::: DATA

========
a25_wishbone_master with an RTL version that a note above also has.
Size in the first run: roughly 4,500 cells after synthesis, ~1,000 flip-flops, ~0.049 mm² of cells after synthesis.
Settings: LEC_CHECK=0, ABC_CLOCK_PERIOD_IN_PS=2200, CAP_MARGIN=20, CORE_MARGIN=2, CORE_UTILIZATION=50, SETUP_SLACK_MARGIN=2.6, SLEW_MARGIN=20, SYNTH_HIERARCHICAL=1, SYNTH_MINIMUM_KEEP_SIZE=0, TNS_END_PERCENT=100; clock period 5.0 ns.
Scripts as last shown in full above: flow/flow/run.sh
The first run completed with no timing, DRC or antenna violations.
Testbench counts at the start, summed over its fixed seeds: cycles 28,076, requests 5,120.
Source: an optimization exercise on an open RTL-to-GDS flow (aim: small area, a short achievable clock period and few clock cycles per item). Production flows keep margins and buffers that such runs may drop.
Where RTL was checked, it was by simulation tests only, not by an equivalence proof against the original.
The RTL of run 1 was laid out without a check of its function.

[flow/design.v]
package fra_pkg;
  localparam int OPERAND_BITS_DEF = 16;   
  localparam int FIELD_W          = 16;   
  localparam int RES_NUM_W        = 33;
  localparam int RES_DEN_W        = 32;
  typedef enum logic [1:0] {
    OP_ADD = 2'd0,
    OP_SUB = 2'd1,
    OP_MUL = 2'd2,
    OP_DIV = 2'd3
  } fra_op_e;
  typedef enum logic {
    STATUS_OK   = 1'b0,
    STATUS_ZERO = 1'b1
  } fra_status_e;
  typedef struct packed {
    fra_op_e            opcode;
    logic signed [15:0] num_a;
    logic signed [15:0] den_a;
    logic signed [15:0] num_b;
    logic signed [15:0] den_b;
  } fra_in_t;
  typedef struct packed {
    logic signed [RES_NUM_W-1:0] res_num;
    logic signed [RES_DEN_W-1:0] res_den;
    fra_status_e                 status;
  } fra_out_t;
endpackage
module fraction_arith_reduce (
  input  logic              clk_i,
  input  logic              rst_ni,
  input  logic              in_valid_i,
  output logic              in_stall_o,
  input  fra_pkg::fra_in_t  in_data_i,
  output logic              out_valid_o,
  input  logic              out_stall_i,
  output fra_pkg::fra_out_t out_data_o
);
  typedef enum logic [2:0] {
    S_IDLE = 3'd0,
    S_MUL  = 3'd1,
    S_COMB = 3'd2,
    S_GCD  = 3'd3,
    S_OUT  = 3'd4
  } state_e;
  state_e state_q;
  logic [32:0] x_q, y_q, k00_q, k01_q;
  logic [31:0] k10_q, k11_q;
  logic        sp_q, sr_q, st_q;
  logic [4:0]  cnt_q;
  logic in_xfer, out_xfer;
  assign out_valid_o = (state_q == S_OUT);
  assign out_xfer    = out_valid_o && !out_stall_i;
  assign in_stall_o  = !((state_q == S_IDLE) || out_xfer);
  assign in_xfer     = in_valid_i && !in_stall_o;
  logic st_mul, st_comb, st_gcd;
  assign st_mul  = (state_q == S_MUL);
  assign st_comb = (state_q == S_COMB);
  assign st_gcd  = (state_q == S_GCD);
  logic [32:0] dxy, dyx, s0, s1;
  assign dxy = x_q - y_q;
  assign dyx = y_q - x_q;
  assign s0  = k00_q + k01_q;
  assign s1  = {1'b0, k10_q} + {1'b0, k11_q};
  logic [15:0] ia, ib, ic, id;
  logic [1:0]  iop;
  logic        sa, sb, sc, sd, tau;
  logic [15:0] mag_a, mag_b, mag_d;
  logic [16:0] tc;
  assign ia  = in_data_i.num_a;
  assign ib  = in_data_i.den_a;
  assign ic  = in_data_i.num_b;
  assign id  = in_data_i.den_b;
  assign iop = in_data_i.opcode;
  assign sa  = ia[15];
  assign sb  = ib[15];
  assign sc  = ic[15];
  assign sd  = id[15];
  assign tau   = iop[1] ? sc : (sa ^ sb ^ sd ^ iop[0]);
  assign mag_a = sa ? 16'(-ia) : ia;
  assign mag_b = sb ? 16'(-ib) : ib;
  assign mag_d = sd ? 16'(-id) : id;
  assign tc    = tau ? 17'(-{ic[15], ic}) : {ic[15], ic};
  logic [32:0] acc_k00, acc_k01, acc_x, acc_y;
  logic [31:0] acc_k10, acc_k11;
  assign acc_k00 = {17'd0, (iop == 2'd2) ? tc[15:0] : mag_d};
  assign acc_k01 = {1'b0, mag_a, 16'd0};
  assign acc_k10 = {16'd0, (iop == 2'd3) ? tc[15:0] : mag_d};
  assign acc_k11 = {mag_b, 16'd0};
  assign acc_x   = {17'd0, iop[1] ? 16'd0 : mag_b};
  assign acc_y   = {tc, 16'd0};
  logic [15:0] mor;
  logic [4:0]  mlen, mrem;
  logic        mul_last;
  assign mor = k00_q[15:0] | k10_q[15:0] | x_q[15:0];
  always_comb begin
    mlen = 5'd0;
    for (int i = 0; i < 16; i++) if (mor[i]) mlen = 5'(i + 1);
  end
  assign mrem     = (cnt_q == 5'd0) ? mlen : cnt_q;
  assign mul_last = (mrem <= 5'd1);
  logic yneg, nz, dz, sgn;
  assign yneg = dyx[32];
  assign nz   = (x_q == y_q);
  assign dz   = (k10_q == 32'd0);
  assign sgn  = sp_q ^ yneg ^ (sr_q & !dz);
  logic x0, y0, xgt, t2xy, t2x, t2y, t2d;
  assign x0   = x_q[0];
  assign y0   = y_q[0];
  assign xgt  = dyx[32];
  assign t2xy = !x_q[1] && !y_q[1];
  assign t2x  = !x_q[1];
  assign t2y  = !y_q[1];
  assign t2d  = !(x_q[1] ^ y_q[1]);   
  logic       x_sum, y_sum, k0_sum, k1_sum;    
  logic [1:0] x_sh, y_sh, k0_sh, k1_sh;
  always_comb begin
    x_sum = 1'b0; y_sum = 1'b0; k0_sum = 1'b0; k1_sum = 1'b0;
    x_sh = 2'd0; y_sh = 2'd0; k0_sh = 2'd0; k1_sh = 2'd0;
    if (st_mul) begin
      x_sum = x_q[0];
      x_sh  = 2'd1;
      k0_sh = 2'd1;
    end else if (st_gcd) begin
      if (!x0 && !y0) begin
        x_sh = t2xy ? 2'd2 : 2'd1;
        y_sh = t2xy ? 2'd2 : 2'd1;
      end else if (!x0) begin
        x_sh  = t2x ? 2'd2 : 2'd1;
        k0_sh = t2x ? 2'd3 : 2'd2;
      end else if (!y0) begin
        y_sh  = t2y ? 2'd2 : 2'd1;
        k1_sh = t2y ? 2'd3 : 2'd2;
      end else if (xgt) begin
        x_sum  = 1'b1;
        x_sh   = t2d ? 2'd2 : 2'd1;
        k1_sum = 1'b1;
        k0_sh  = t2d ? 2'd3 : 2'd2;
      end else begin
        y_sum  = 1'b1;
        y_sh   = t2d ? 2'd2 : 2'd1;
        k0_sum = 1'b1;
        k1_sh  = t2d ? 2'd3 : 2'd2;
      end
    end
  end
  logic [32:0] x_src, y_src, x_nx, y_nx, k00_src, k01_src, k00_nx, k01_nx;
  logic [31:0] k10_src, k11_src, k10_nx, k11_nx;
  logic        k00_mb, k10_mb;
  assign k00_mb  = st_mul ? k00_q[0] : k0_sum;
  assign k10_mb  = st_mul ? k10_q[0] : k0_sum;
  assign x_src   = x_sum  ? dxy : x_q;
  assign y_src   = y_sum  ? dyx : y_q;
  assign k00_src = k00_mb ? s0  : k00_q;
  assign k10_src = k10_mb ? s1[31:0] : k10_q;
  assign k01_src = k1_sum ? s0  : k01_q;
  assign k11_src = k1_sum ? s1[31:0] : k11_q;
  always_comb begin
    unique case (x_sh)
      2'd1:    x_nx = {x_src[32], x_src[32:1]};
      2'd2:    x_nx = {{2{x_src[32]}}, x_src[32:2]};
      default: x_nx = x_src;
    endcase
    unique case (y_sh)
      2'd1:    y_nx = {y_src[32], y_src[32:1]};
      2'd2:    y_nx = {{2{y_src[32]}}, y_src[32:2]};
      default: y_nx = y_src;
    endcase
    unique case (k0_sh)
      2'd1: begin
        k00_nx = {1'b0, k00_src[32:1]};
        k10_nx = {(k10_mb & s1[32]), k10_src[31:1]};
      end
      2'd2: begin
        k00_nx = {k00_src[31:0], 1'b0};
        k10_nx = {k10_src[30:0], 1'b0};
      end
      2'd3: begin
        k00_nx = {k00_src[30:0], 2'b0};
        k10_nx = {k10_src[29:0], 2'b0};
      end
      default: begin
        k00_nx = k00_src;
        k10_nx = k10_src;
      end
    endcase
    unique case (k1_sh)
      2'd2: begin
        k01_nx = {k01_src[31:0], 1'b0};
        k11_nx = {k11_src[30:0], 1'b0};
      end
      2'd3: begin
        k01_nx = {k01_src[30:0], 2'b0};
        k11_nx = {k11_src[29:0], 2'b0};
      end
      default: begin
        k01_nx = k01_src;
        k11_nx = k11_src;
      end
    endcase
  end
  always_ff @(posedge clk_i) begin
    if (in_xfer) begin
      k00_q <= acc_k00;
      k01_q <= acc_k01;
      k10_q <= acc_k10;
      k11_q <= acc_k11;
      x_q   <= acc_x;
      y_q   <= acc_y;
      cnt_q <= 5'd0;
      sp_q  <= (iop == 2'd2) ? (sa ^ sc) : (sa ^ sd);
      sr_q  <= (iop == 2'd3) ? (sb ^ sc) : (sb ^ sd);
    end else if (st_comb) begin
      x_q   <= yneg ? dxy : dyx;
      y_q   <= nz ? 33'd0 : {1'b0, k10_q};
      k00_q <= nz ? 33'd0 : (sgn ? {33{1'b1}} : 33'd1);
      k01_q <= 33'd0;
      k10_q <= {31'd0, nz & !dz};
      k11_q <= 32'd1;
      st_q  <= nz & dz;
    end else begin
      x_q   <= x_nx;
      y_q   <= (st_mul && mul_last) ? k00_nx : y_nx;
      k00_q <= k00_nx;
      k01_q <= k01_nx;
      k10_q <= k10_nx;
      k11_q <= k11_nx;
      if (st_mul) cnt_q <= mul_last ? 5'd0 : mrem - 5'd1;
    end
  end
  always_ff @(posedge clk_i or negedge rst_ni) begin
    if (!rst_ni) begin
      state_q <= S_IDLE;
    end else begin
      unique case (state_q)
        S_IDLE: if (in_xfer) state_q <= S_MUL;
        S_MUL:  if (mul_last) state_q <= S_COMB;
        S_COMB: state_q <= (nz || dz) ? S_OUT : S_GCD;
        S_GCD:  if (x0 && y0 && !xgt && nz) state_q <= S_OUT;
        S_OUT:  if (out_xfer) state_q <= in_xfer ? S_MUL : S_IDLE;
        default: state_q <= S_IDLE;
      endcase
    end
  end
  assign out_data_o.res_num = k00_q;
  assign out_data_o.res_den = k10_q;
  assign out_data_o.status  = fra_pkg::fra_status_e'(st_q);
endmodule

::::::

▸ PROBLEM TO SOLVE: If a line falls between the first line of the records and the line containing "Testbench counts at", inclusive, repeat it exactly; leave out all others.

▸ THE ANSWER:
========
a25_wishbone_master with an RTL version that a note above also has.
Size in the first run: roughly 4,500 cells after synthesis, ~1,000 flip-flops, ~0.049 mm² of cells after synthesis.
Settings: LEC_CHECK=0, ABC_CLOCK_PERIOD_IN_PS=2200, CAP_MARGIN=20, CORE_MARGIN=2, CORE_UTILIZATION=50, SETUP_SLACK_MARGIN=2.6, SLEW_MARGIN=20, SYNTH_HIERARCHICAL=1, SYNTH_MINIMUM_KEEP_SIZE=0, TNS_END_PERCENT=100; clock period 5.0 ns.
Scripts as last shown in full above: flow/flow/run.sh
The first run completed with no timing, DRC or antenna violations.
Testbench counts at the start, summed over its fixed seeds: cycles 28,076, requests 5,120.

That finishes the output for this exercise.